* [WHAT TO PRODUCE]: Please copy out the entries below exactly, beginning with the line that contains "Most frequent cells" and ending with the line that contains "Pre-CTS setup slack", and include nothing outside that span.

[[ SUPPLIED RECORDS, beginning ]]

## src/rtl/arbiter2_rr.sv

```systemverilog
`default_nettype none
// ============================================================================
//  Module   : arbiter2_rr
//  Purpose  : Two-channel round-robin arbiter with bounded grant tenure.
//             A grant is issued one cycle after a request is sampled in IDLE.
//             It is held until the holder raises done, or until it has lasted
//             HOLD_MAX cycles. A forced release produces a one-cycle timeout
//             pulse. Every release is followed by a single idle bubble.
//  Ports    : clk         - sole clock, rising edge
//             rst         - synchronous active-high reset
//             req0/req1   - level-sensitive channel requests
//             done        - holder releases the grant (only looked at in GRANT)
//             grant_valid - a grant is active this cycle
//             grant_sel   - granted channel index (decoder select, held in IDLE)
//             timeout     - one-cycle pulse after a forced release
//  Revision : 1.0 - initial release
// ============================================================================
module arbiter2_rr #(
   parameter int HOLD_MAX = 8,
   parameter int CNT_W    = 4
) (
   input  logic clk,
   input  logic rst,
   input  logic req0,
   input  logic req1,
   input  logic done,
   output logic grant_valid,
   output logic grant_sel,
   output logic timeout
);

   typedef enum logic [0:0] {
      ST_IDLE  = 1'b0,
      ST_GRANT = 1'b1
   } state_t;

   localparam logic [CNT_W-1:0] C_CNT_LAST = CNT_W'(HOLD_MAX - 1);

   state_t           state_q,    state_d;
   logic             grant_sel_q, grant_sel_d;
   logic             timeout_q,  timeout_d;
   logic             last_sel_q, last_sel_d;
   logic [CNT_W-1:0] cnt_q,      cnt_d;
   logic             pick_sel;

   // On contention the channel that did not win last time is chosen; with a
   // single request that channel wins regardless of history.
   assign pick_sel = (req0 & req1) ? ~last_sel_q : req1;

   always_comb begin
      state_d     = state_q;
      grant_sel_d = grant_sel_q;
      timeout_d   = 1'b0;
      last_sel_d  = last_sel_q;
      cnt_d       = cnt_q;
      case (state_q)
         ST_IDLE: begin
            if (req0 | req1) begin
               state_d     = ST_GRANT;
               grant_sel_d = pick_sel;
               last_sel_d  = pick_sel;
               cnt_d       = '0;
            end
         end
         ST_GRANT: begin
            // done wins over the tenure limit, so a coincident done never
            // reports a timeout.
            if (done) begin
               state_d = ST_IDLE;
            end else if (cnt_q == C_CNT_LAST) begin
               state_d   = ST_IDLE;
               timeout_d = 1'b1;
            end else begin
               cnt_d = cnt_q + CNT_W'(1);
            end
         end
         default: begin
            state_d = ST_IDLE;
         end
      endcase
   end

   always_ff @(posedge clk) begin
      if (rst) begin
         state_q     <= ST_IDLE;
         grant_sel_q <= 1'b0;
         timeout_q   <= 1'b0;
         last_sel_q  <= 1'b1;   // first contention after reset favours channel 0
         cnt_q       <= '0;
      end else begin
         state_q     <= state_d;
         grant_sel_q <= grant_sel_d;
         timeout_q   <= timeout_d;
         last_sel_q  <= last_sel_d;
         cnt_q       <= cnt_d;
      end
   end

   // All outputs come straight from flops (a one-bit state flop for valid).
   assign grant_valid = (state_q == ST_GRANT);
   assign grant_sel   = grant_sel_q;
   assign timeout     = timeout_q;

endmodule
`default_nettype wire
```

## config.mk

```make
export PLATFORM = sky130hd
export DESIGN_NAME = arbiter2_rr
export DESIGN_NICKNAME = d
export VERILOG_FILES = /design/src/rtl/arbiter2_rr.sv
export SDC_FILE = /design/constraint.sdc
export NUM_CORES = 1
export LEC_CHECK = 0
export BUFFER_PORTS_ARGS = -buffer_cell sky130_fd_sc_hd__buf_4
export CORE_AREA = 2 2 39 41
export CTS_CLUSTER_SIZE = 12
export DETAILED_ROUTE_END_ITERATION = 6
export DIE_AREA = 0 0 41 43
export PLACE_DENSITY = 0.46
export SETUP_SLACK_MARGIN = 0.5
export SYNTH_ARGS = -nofsm -noshare
export SYNTH_HDL_FRONTEND = slang
export SYNTH_SLANG_ARGS = --single-unit
```

## constraint.sdc

```tcl
create_clock -name clk -period 2.7 [get_ports clk]
set_input_delay 0.135 -clock clk [delete_from_list [all_inputs] [get_ports clk]]
set_output_delay 0.135 -clock clk [all_outputs]
set_load 0.02 [all_outputs]
```

==> summary.md <==
| Metric | Value |
|---|---|
| Worst Skew | `0.400 ps` |
| Commonest non-fill, non-tap cell in the layout | `dfxtp_1` |
| Post_cts resized | `0` |
| Nets@finish | `60` |
| VDD IR max | `0.307 mV` |
| Critical path peak fanout | `5` |
| Crit start category | `flop` |
| RSZ-0062 raised after global routing | `false` |
| Max clock buf depth | `2` |
| Slew HR | `78.3%` |
| Post-synthesis net count | `49` |
| CTS HTree Levels | `1` |
| Final Cell Area | `479 um2` |
| DR vias | `334` |
| Postcts setup bufs | `0` |
| Critical Path RT | `2880 ps` |
| Final setup viols | `0` |
| Period utilization | `57.6%` |
| Drt initial violations | `2` |
| Core ar. | `0.00138 mm2` |
| CTS root buffer | `clkbuf_4` |
| Total GRT Usage | `11.2%` |
| Outcome | `finished clean` |
| Worst-path clk slew | `50 ps` |
| CTS Hold Bufs | `0` |
| Post-synth top area cell | `dfxtp_1` |
| PortBufs | `7` |
| R2R Setup Slk | `1140 ps` |
| Ports | `8` |
| Leak Pwr | `0.182 nW` |
| Hpwl dp | `569 um` |
| Clock Sinks | `8` |
| Row count | `14` |
| Power Total | `0.000248 W` |
| Most frequent cells in the layout | `8 x dfxtp_1, 7 x buf_4, 4 x a21oi_1, 4 x nand3_1` |
| Hold crit path type | `input pin to flop` |
| Final std cells w/o fill | `68` |
| Post-synthesis instance area | `388 um2` |
| # diodes | `0` |
| Routability cong. | `0.717` |
| Drt total wl | `737 um` |
| Overflow after GRT | `0` |
| Pre-CTS setup slack | `1160 ps` |
| Post-route setup TNS | `0 ps` |
| Remaining antenna violation count after routing | `0` |
| First-pass GRT wire length | `1270 um` |
| Post-synth top area share | `41.3%` |
| TritonCTS clock tree | `built` |
| Max Clock Freq | `643 MHz` |
| Worst Setup End Kind | `flop` |
| Die X | `41 um` |
| Die area | `0.00176 mm2` |
| Slew Limit Fails | `0` |
| Crit path DAT | `1730 ps` |
| Clk_lat worst skew | `250 ps` |
| Post-Syn Instances | `43` |
| YS warnings | `0` |
| Largest net degree at the start of global routing | `11` |
| DR WL/cell | `10.8 um` |
| Endpoints failing hold | `0` |
| FF+latch count, synth | `8` |
| Minimum clock period after layout | `1560 ps` |
| Detailed Routing Iterations Pass 1 | `3` |
| Placed insts | `65` |
| Vias in the first global route | `318` |
| Measured slew at the worst slew-check pin | `325 ps` |
| Layout area overhead | `23.5%` |
| CTS buffer count | `3` |
| Worst setup margin | `1140 ps` |
| Initial antenna violation count | `0` |
| Number of max-cap violations | `0` |
| Synth area leaders | `dfxtp_1 41%, o211ai_1 5.8%, a21oi_1 5.2%, nand3_1 5.2%, nor3b_1 3.9%` |
| Power Density | `517 mW/mm2` |
| WS Path Type | `flop to flop` |
| Die Y-Extent | `43 um` |
| DRC Markers | `0` |
| Effective utilization at floorplan | `28.0%` |
| Vias per cell | `4.91` |
| Sequential-to-total area share from yosys stat | `41.3%` |
| Unique masters post-synth | `23` |
| Layout cells sized above 1 | `23.1%` |
| Placed inst area | `457 um2` |
| Synth Area per Inst | `9.02 um2` |
-- synth_stat cells --
cell       n
nor3b_1    2
nand3_1    4
nand2b_1   2
a32oi_1    1
dfxtp_1    8
inv_1      1
nand2b_2   1
o211ai_1   3
o21bai_2   1
clkbuf_1   1
nand3b_1   1
nand2_1    2
ha_1       1
nand4bb_1  1
and3b_1    1
a211o_1    1
or4_1      1
o21ai_0    1
a21oi_1    4
or3_1      1
a31oi_1    1
nor2b_1    2
nor2_1     2
-- cells by family (layout without fill, tap and decap cells) --
kind of cell               Yosys count  count (layout)  share of synthesized area [%]
AOI/OAI and AO/OA                   12              12                           21.3
DFF                                  8               8                           41.3
buffers and inverters                2              11                           1.93
and+or+nand+nor                     20              20                           32.3
adders and majority gates            1               1                           3.23
-- per-stage QoR --
stage	hold WS [ps]	util, %
2_1_floorplan	308	-
3_3_place_gp	375	33.0
3_5_place_dp	371	33.0
4_1_cts	98.5	34.6
5_1_grt	102	34.6
6_report	108	34.6
-- worst max-delay path, stage by stage (launching register included) --
cell	delay, ps
dfxtp_1	330
ha_1	250
and3b_1	240
or4_1	500
a31oi_1	160
-- flip-flops by register name (all words and copies together), names as in the netlist --
name / flops
cnt_q: 4
timeout: 1
last_sel_q: 1
grant_valid: 1
grant_sel: 1
-- final timing paths --
| check | from | to | depth (start not counted) |
|---|---|---|---|
| min reg2reg | grant_sel$_SDFFE_PP0P_ | grant_sel$_SDFFE_PP0P_ | 2 |
| min | rst | grant_valid$_SDFF_PP0_ | 2 |
| max reg2reg | cnt_q[0]$_SDFFE_PP0P_ | cnt_q[3]$_SDFFE_PP0P_ | 4 |
| max | cnt_q[0]$_SDFFE_PP0P_ | cnt_q[3]$_SDFFE_PP0P_ | 4 |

[[ SUPPLIED RECORDS, end ]]

* [TASK OUTPUT]:
| Most frequent cells in the layout | `8 x dfxtp_1, 7 x buf_4, 4 x a21oi_1, 4 x nand3_1` |
| Hold crit path type | `input pin to flop` |
| Final std cells w/o fill | `68` |
| Post-synthesis instance area | `388 um2` |
| # diodes | `0` |
| Routability cong. | `0.717` |
| Drt total wl | `737 um` |
| Overflow after GRT | `0` |
| Pre-CTS setup slack | `1160 ps` |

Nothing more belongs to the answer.